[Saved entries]
<file path="src/rtl/gf180mcu_osu_sc_9t_dff_pipe_if.sv">
// Handshake bundle for the elastic pipeline register: upstream push side,
// downstream pop side and the occupancy count.
interface gf180mcu_osu_sc_9t_dff_pipe_if #(
  parameter int WIDTH = 8,
  parameter int DEPTH = 2,
  parameter int CNT_W = $clog2(DEPTH + 1)
);
  // A word moves across a side only on a clock edge where its valid and ready
  // are both high; valid must not depend on ready, and ready may depend on
  // valid only through registered state.
  logic             in_vld;
  logic             in_rdy;
  logic [WIDTH-1:0] d;
  logic             out_vld;
  logic             out_rdy;
  logic [WIDTH-1:0] q;
  logic [WIDTH-1:0] qn;
  logic [CNT_W-1:0] cnt;

  modport master (
    output in_vld, d, out_rdy,
    input  in_rdy, out_vld, q, qn, cnt
  );

  modport slave (
    input  in_vld, d, out_rdy,
    output in_rdy, out_vld, q, qn, cnt
  );
endinterface

</file>
<file path="src/rtl/gf180mcu_osu_sc_9t_dff_pipe.sv">
// Elastic pipeline register: DEPTH stages of WIDTH-bit flops with valid/ready
// backpressure, bubble collapse, Q/QN outputs and an occupancy count.
module gf180mcu_osu_sc_9t_dff_pipe #(
  parameter int                 WIDTH     = 8,
  parameter int                 DEPTH     = 2,
  parameter logic [WIDTH-1:0]   RESET_VAL = '0
) (
  input logic                        clk,
  input logic                        rst,
  gf180mcu_osu_sc_9t_dff_pipe_if.slave bus
);
  localparam int CNT_W = $clog2(DEPTH + 1);

  logic [WIDTH-1:0] data_q [DEPTH];
  logic [WIDTH-1:0] data_d [DEPTH];
  logic [DEPTH-1:0] vld_q;
  logic [DEPTH-1:0] vld_d;
  logic [DEPTH-1:0] rdy;
  logic [CNT_W-1:0] cnt_q;
  logic [CNT_W-1:0] cnt_d;
  logic             in_xfer;
  logic             out_xfer;

  // Ready ripples from the output back towards the input through a scalar so
  // the rdy vector is never read inside the block that writes it.
  always_comb begin
    logic r;
    rdy = '0;
    r   = bus.out_rdy;
    for (int i = DEPTH - 1; i >= 0; i--) begin
      r      = ~vld_q[i] | r;
      rdy[i] = r;
    end
  end

  always_comb begin
    vld_d = vld_q;
    for (int i = 0; i < DEPTH; i++) begin
      data_d[i] = data_q[i];
    end
    if (rdy[0]) begin
      data_d[0] = bus.d;
      vld_d[0]  = bus.in_vld;
    end
    // Bubbles are copied too; their data is never qualified by a valid bit.
    for (int i = 1; i < DEPTH; i++) begin
      if (rdy[i]) begin
        data_d[i] = data_q[i-1];
        vld_d[i]  = vld_q[i-1];
      end
    end
    in_xfer  = bus.in_vld & rdy[0];
    out_xfer = vld_q[DEPTH-1] & bus.out_rdy;
    cnt_d    = cnt_q + CNT_W'(in_xfer) - CNT_W'(out_xfer);
  end

  always_ff @(posedge clk) begin
    if (rst) begin
      vld_q <= '0;
      cnt_q <= '0;
      for (int i = 0; i < DEPTH; i++) begin
        data_q[i] <= RESET_VAL;
      end
    end else begin
      vld_q <= vld_d;
      cnt_q <= cnt_d;
      for (int i = 0; i < DEPTH; i++) begin
        data_q[i] <= data_d[i];
      end
    end
  end

  assign bus.in_rdy  = rdy[0];
  assign bus.out_vld = vld_q[DEPTH-1];
  assign bus.q       = data_q[DEPTH-1];
  assign bus.qn      = ~data_q[DEPTH-1];
  assign bus.cnt     = cnt_q;
endmodule

</file>
<file path="src/flat_wrapper.sv">
// flat-port wrapper written by rule: the top's interface ports become plain ports
module gf180mcu_osu_sc_9t_dff_pipe_flat 
#(
  parameter int                 WIDTH     = 8,
  parameter int                 DEPTH     = 2,
  parameter logic [WIDTH-1:0]   RESET_VAL = '0
)
  (clk, rst, bus_in_vld, bus_d, bus_out_rdy, bus_in_rdy, bus_out_vld, bus_q, bus_qn, bus_cnt);
  gf180mcu_osu_sc_9t_dff_pipe_if #(.WIDTH(WIDTH), .DEPTH(DEPTH)) bus_i ();
  input logic clk;
  input logic rst;
  input wire logic [$bits(bus_i.in_vld)-1:0] bus_in_vld;
  input wire logic [$bits(bus_i.d)-1:0] bus_d;
  input wire logic [$bits(bus_i.out_rdy)-1:0] bus_out_rdy;
  output wire logic [$bits(bus_i.in_rdy)-1:0] bus_in_rdy;
  output wire logic [$bits(bus_i.out_vld)-1:0] bus_out_vld;
  output wire logic [$bits(bus_i.q)-1:0] bus_q;
  output wire logic [$bits(bus_i.qn)-1:0] bus_qn;
  output wire logic [$bits(bus_i.cnt)-1:0] bus_cnt;
  assign bus_i.in_vld = bus_in_vld;
  assign bus_i.d = bus_d;
  assign bus_i.out_rdy = bus_out_rdy;
  assign bus_in_rdy = bus_i.in_rdy;
  assign bus_out_vld = bus_i.out_vld;
  assign bus_q = bus_i.q;
  assign bus_qn = bus_i.qn;
  assign bus_cnt = bus_i.cnt;
  gf180mcu_osu_sc_9t_dff_pipe #(.WIDTH(WIDTH), .DEPTH(DEPTH), .RESET_VAL(RESET_VAL)) u_core (.clk(clk), .rst(rst), .bus(bus_i));
endmodule
</file>
<file path="config.mk">
export PLATFORM = sky130hd
export DESIGN_NAME = gf180mcu_osu_sc_9t_dff_pipe_flat
export DESIGN_NICKNAME = d
export VERILOG_FILES = /design/src/rtl/gf180mcu_osu_sc_9t_dff_pipe_if.sv /design/src/rtl/gf180mcu_osu_sc_9t_dff_pipe.sv /design/src/flat_wrapper.sv
export SDC_FILE = /design/constraint.sdc
export NUM_CORES = 1
export LEC_CHECK = 0
export ABC_AREA = 1
export CAP_MARGIN = 40
export CORE_UTILIZATION = 30
export DETAILED_ROUTE_END_ITERATION = 12
export SYNTH_ARGS = -nofsm -noshare
export SYNTH_HDL_FRONTEND = slang
export SYNTH_SLANG_ARGS = --single-unit
</file>
<file path="constraint.sdc">
create_clock -name clk -period 1.25 [get_ports clk]
set_input_delay 0.125 -clock clk [delete_from_list [all_inputs] [get_ports clk]]
set_output_delay 0.125 -clock clk [all_outputs]
set_load 0.01 [all_outputs]
</file>
==> results.sh <==
export IMPL_drtAntennaViolNets=0
export IMPL_min_delay_worst_endpoint="u_core.vld_q[0]$_SDFFE_PP0P_"
export IMPL_hold_viol_final=0
export IMPL_final_util_pct=45.9
export IMPL_reg2reg_depth=9
export IMPL_wl_met3_um=86
export IMPL_hpwl_um=1290
export IMPL_fp_dieW_um=56.6
export IMPL_post_cts_buffers=0
export IMPL_wire_per_inst_um=8.92
export IMPL_arrival_ns=1.45
export IMPL_synth_area_leader_cell="dfxtp_1"
export IMPL_syn_area_um2=893
export IMPL_ios=32
export IMPL_cp_required_ns=1.46
export IMPL_cts_sinks=20
export IMPL_synth_common_cells="nor2_1 (36), inv_1 (26), nand2_1 (22)"
export IMPL_synth_edf_count=0
export IMPL_fin_cells=191
export IMPL_rrSetupSlack_ns=0.009
export IMPL_grt_max_degree=18
export IMPL_yosys_warnings=0
export IMPL_syn_inst=129
export IMPL_vias_per_cell=4.05
export IMPL_reg2reg_from="u_core.vld_q[1]$_SDFFE_PP0P_"
export IMPL_clk_latency_ns=0.30
export IMPL_area_growth_pct=42.9
export IMPL_startpoint_type="flop"
export IMPL_final_layout_size_suffix_gt1_share_pct=15.6
export IMPL_gp_congestion=0.702
export IMPL_fin_nets=175
export IMPL_fin_crit_sh_pct=99.3
export IMPL_tightest_slew_ns=0.476
export IMPL_clock_root_buffer="clkbuf_4"
export IMPL_fin_setup_tns_ns=0
export IMPL_io_buffers=31
export IMPL_dr_wl_met2_um=835
export IMPL_num_vias=773
export IMPL_holdCritPathClass="in2reg"
export IMPL_min_period_ns=1.24
export IMPL_vdd_drop_max_v=0.000609
export IMPL_first_pass_iters=4
export IMPL_leakage_nw=0.660
export IMPL_slew_violations=0
export IMPL_numCtsBuffers=3
export IMPL_die_h_um=56.6
export IMPL_hold_path_depth=3
export IMPL_grt_use_total_pct=11.6
export IMPL_ys_seq_elements=20
export IMPL_rows=19
export IMPL_gr_total_overflow=0
export IMPL_postCtsHoldBufs=0
export IMPL_synth_net_count=143
export IMPL_htreeDepth=1
export IMPL_yosysSeqAreaShare_pct=44.8
export IMPL_yosysTopAreaCellShare_pct=44.8
export IMPL_cts_tree="built"
export IMPL_place_ws_ns=-0.299
export IMPL_power_mw=1.41
export IMPL_hp_start="bus_in_vld"
export IMPL_finalSetupViolations=0
export IMPL_yosysMostFrequentCell="nor2_1"
export IMPL_synth_area_leaders="dfxtp_1 (45%), nor2_1 (15%), inv_1 (11%)"
export IMPL_rsz0062_at_grt="true"
export IMPL_path_max_fanout=2
export IMPL_clock_fmax_ghz=0.806
export IMPL_crit_type="reg2reg"
export IMPL_start_util_pct=32.1
export IMPL_async_flop_share_pct=0
export IMPL_dr_first_iter_drc_count=14
export IMPL_antenna_found_initial=0
export IMPL_synth_ff_type="dfxtp_1"
export IMPL_first_global_vias=695
export IMPL_met1_length_um=764
export IMPL_top_layer_used="met4"
export IMPL_slew_limit_headroom_pct=68.2
export IMPL_worst_slack_ns=0.00910
export IMPL_r2r_end="u_core.bus.cnt[1]$_SDFF_PP0_"
export IMPL_fill_cells=285
export IMPL_powerDensity_nw_per_um2=1100
export IMPL_postSynthAreaPerCell_um2=6.93
export IMPL_synthDistinctLibCells=13
export IMPL_finClkSkew_ns=0.00519
export IMPL_clk_pin_slew_ns=0.11
export IMPL_grt_pass1_wl_um=2880
export IMPL_endpoint_kind="flop"
export IMPL_clk_path_buf_depth=2
export IMPL_maxCapViolCount=0
export IMPL_drc_errors=0
export IMPL_wirelength_um=1700
export IMPL_die_area_um2=3200
export IMPL_insertedDiodeCount=0
export IMPL_outcome="finished, final reports clean"
export IMPL_dp_cells=187
export IMPL_core_um2=2780
sequential cells by signal (all words and copies together), names as in the netlist:
signal	flops
u_core.vld_q	2
u_core.data_q	16
u_core.bus.cnt	2
logic make-up after synthesis:
family | Yosys count | share of synthesized area (%)
AOI/OAI and AO/OA | 10 | 5.60
adders and majority gates | 2 | 2.80
buffers and inverters | 37 | 19.9
and+or+nand+nor | 60 | 26.9
DFF | 20 | 44.8
cells in the final DEF, fill, tap and decap left out:
master	n
dfxtp_1	18
ha_4	2
buf_4	6
nand3_2	1
clkbuf_16	1
nand3_4	1
buf_2	1
clkdlybuf4s50_1	11
inv_2	4
nor2_1	36
a21oi_1	1
inv_1	23
a21oi_2	1
o21ai_0	8
nand2_1	19
dfxtp_4	1
dfxtp_2	1
clkbuf_4	3
dlygate4sd2_1	19
nand2_2	3
repair_timing:
item,4_1_cts,5_1_grt
pin swaps,0,6
resized for setup,23,11
endpoints found under the setup margin,21,3
endpoints found under the hold margin,0,0
cell type report:
class	instances	area, um2	share of cell area, %
sequential	20	405	31.8
multi-input combinational	72	357	27.9
timing repair buffer	37	327	25.6
inverter	27	101	7.94
clock buffer	4	47.5	3.73
tap	31	38.8	3.04
power by group:
part	switching [mW]	internal, mW	total, mW
clock network	0.204	0.244	0.448
registers	0.0248	0.680	0.705
logic	0.125	0.132	0.257
critical path: stages, from the launching register on:
cell     delay, ns
dfxtp_4       0.36
nand2_2       0.05
inv_2         0.04
ha_4          0.25
inv_2         0.04
ha_4          0.15
inv_2         0.05
nand2_2       0.06
a21oi_2       0.11
nor2_1        0.05
worst max-delay path by stage:
stage | from | to | depth (start not counted)
6_report | u_core.vld_q[1]$_SDFFE_PP0P_ | u_core.bus.cnt[1]$_SDFF_PP0_ | 9
5_1_grt | u_core.vld_q[1]$_SDFFE_PP0P_ | u_core.bus.cnt[1]$_SDFF_PP0_ | 10
4_1_cts | u_core.vld_q[1]$_SDFFE_PP0P_ | u_core.bus.cnt[1]$_SDFF_PP0_ | 10
3_5_place_dp | bus_out_rdy | u_core.bus.cnt[1]$_SDFF_PP0_ | 11
3_3_place_gp | bus_out_rdy | u_core.bus.cnt[1]$_SDFF_PP0_ | 11
2_1_floorplan | u_core.vld_q[1]$_SDFFE_PP0P_ | u_core.bus.cnt[1]$_SDFF_PP0_ | 9
through the flow:
| step | area (um2) | hold slack (ns) |
|---|---|---|
| 3_3_place_gp | 1220 | 0.462 |
| 3_5_place_dp | 1220 | 0.472 |
| 2_1_floorplan | 900 | 0.188 |
| 5_1_grt | 1280 | 0.422 |
| 6_report | 1280 | 0.393 |
| 4_1_cts | 1240 | 0.392 |
per-layer routing:
metal  up-vias  global-route usage [%]
li1        427                       -
met1       329                    12.5
met2        15                    20.7
met3         2                    3.23
met4         0                    5.23
met5         -                       0
Note: power is estimated with default switching activity, not from simulation.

Your instructions:
Please copy the lines above from the line with "module gf180mcu_osu_sc_9t_dff_pipe_flat" up to and including the line with "create_clock -name clk", exactly as written and with nothing else.

Solved exercise:
module gf180mcu_osu_sc_9t_dff_pipe_flat 
#(
  parameter int                 WIDTH     = 8,
  parameter int                 DEPTH     = 2,
  parameter logic [WIDTH-1:0]   RESET_VAL = '0
)
  (clk, rst, bus_in_vld, bus_d, bus_out_rdy, bus_in_rdy, bus_out_vld, bus_q, bus_qn, bus_cnt);
  gf180mcu_osu_sc_9t_dff_pipe_if #(.WIDTH(WIDTH), .DEPTH(DEPTH)) bus_i ();
  input logic clk;
  input logic rst;
  input wire logic [$bits(bus_i.in_vld)-1:0] bus_in_vld;
  input wire logic [$bits(bus_i.d)-1:0] bus_d;
  input wire logic [$bits(bus_i.out_rdy)-1:0] bus_out_rdy;
  output wire logic [$bits(bus_i.in_rdy)-1:0] bus_in_rdy;
  output wire logic [$bits(bus_i.out_vld)-1:0] bus_out_vld;
  output wire logic [$bits(bus_i.q)-1:0] bus_q;
  output wire logic [$bits(bus_i.qn)-1:0] bus_qn;
  output wire logic [$bits(bus_i.cnt)-1:0] bus_cnt;
  assign bus_i.in_vld = bus_in_vld;
  assign bus_i.d = bus_d;
  assign bus_i.out_rdy = bus_out_rdy;
  assign bus_in_rdy = bus_i.in_rdy;
  assign bus_out_vld = bus_i.out_vld;
  assign bus_q = bus_i.q;
  assign bus_qn = bus_i.qn;
  assign bus_cnt = bus_i.cnt;
  gf180mcu_osu_sc_9t_dff_pipe #(.WIDTH(WIDTH), .DEPTH(DEPTH), .RESET_VAL(RESET_VAL)) u_core (.clk(clk), .rst(rst), .bus(bus_i));
endmodule
</file>
<file path="config.mk">
export PLATFORM = sky130hd
export DESIGN_NAME = gf180mcu_osu_sc_9t_dff_pipe_flat
export DESIGN_NICKNAME = d
export VERILOG_FILES = /design/src/rtl/gf180mcu_osu_sc_9t_dff_pipe_if.sv /design/src/rtl/gf180mcu_osu_sc_9t_dff_pipe.sv /design/src/flat_wrapper.sv
export SDC_FILE = /design/constraint.sdc
export NUM_CORES = 1
export LEC_CHECK = 0
export ABC_AREA = 1
export CAP_MARGIN = 40
export CORE_UTILIZATION = 30
export DETAILED_ROUTE_END_ITERATION = 12
export SYNTH_ARGS = -nofsm -noshare
export SYNTH_HDL_FRONTEND = slang
export SYNTH_SLANG_ARGS = --single-unit
</file>
<file path="constraint.sdc">
create_clock -name clk -period 1.25 [get_ports clk]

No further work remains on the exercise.